Every record has to be written out exactly, with no line missing.

• **RECORDS PROVIDED**:
....................
$ cat config.mk
export PLATFORM = sky130hd
export DESIGN_NAME = atr_mode_select
export DESIGN_NICKNAME = d
export VERILOG_FILES = /design/src/rtl/atr_sel_pkg.sv /design/src/rtl/atr_por_sync.sv /design/src/rtl/atr_pin_sync.sv /design/src/rtl/atr_mode_fsm.sv /design/src/rtl/atr_frame_tx.sv /design/src/rtl/atr_mode_select.sv
export SDC_FILE = /design/constraint.sdc
export NUM_CORES = 1
export LEC_CHECK = 0
export BUFFER_PORTS_ARGS = -buffer_cell sky130_fd_sc_hd__buf_2
export CAP_MARGIN = 40
export CORE_UTILIZATION = 40
export CTS_CLUSTER_DIAMETER = 60
export CTS_CLUSTER_SIZE = 16
export DETAILED_ROUTE_END_ITERATION = 7
export GPL_TIMING_DRIVEN = 0
export PLACE_DENSITY = 0.7
export SETUP_SLACK_MARGIN = 0.1
export SLEW_MARGIN = 20
export SYNTH_ARGS = -nofsm -noshare
export SYNTH_HDL_FRONTEND = slang
export SYNTH_SLANG_ARGS = --single-unit
$ cat constraint.sdc
create_clock -name clk -period 1.4 [get_ports clk]
set_clock_uncertainty 0.15 [all_clocks]
set_input_delay 0.28 -clock clk [delete_from_list [all_inputs] [get_ports clk]]
set_output_delay 0.28 -clock clk [all_outputs]
set_load 0.1 [all_outputs]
....................
• **RESPONSE TO THE EXERCISE**:
$ cat config.mk
export PLATFORM = sky130hd
export DESIGN_NAME = atr_mode_select
export DESIGN_NICKNAME = d
export VERILOG_FILES = /design/src/rtl/atr_sel_pkg.sv /design/src/rtl/atr_por_sync.sv /design/src/rtl/atr_pin_sync.sv /design/src/rtl/atr_mode_fsm.sv /design/src/rtl/atr_frame_tx.sv /design/src/rtl/atr_mode_select.sv
export SDC_FILE = /design/constraint.sdc
export NUM_CORES = 1
export LEC_CHECK = 0
export BUFFER_PORTS_ARGS = -buffer_cell sky130_fd_sc_hd__buf_2
export CAP_MARGIN = 40
export CORE_UTILIZATION = 40
export CTS_CLUSTER_DIAMETER = 60
export CTS_CLUSTER_SIZE = 16
export DETAILED_ROUTE_END_ITERATION = 7
export GPL_TIMING_DRIVEN = 0
export PLACE_DENSITY = 0.7
export SETUP_SLACK_MARGIN = 0.1
export SLEW_MARGIN = 20
export SYNTH_ARGS = -nofsm -noshare
export SYNTH_HDL_FRONTEND = slang
export SYNTH_SLANG_ARGS = --single-unit
$ cat constraint.sdc
create_clock -name clk -period 1.4 [get_ports clk]
set_clock_uncertainty 0.15 [all_clocks]
set_input_delay 0.28 -clock clk [delete_from_list [all_inputs] [get_ports clk]]
set_output_delay 0.28 -clock clk [all_outputs]
set_load 0.1 [all_outputs]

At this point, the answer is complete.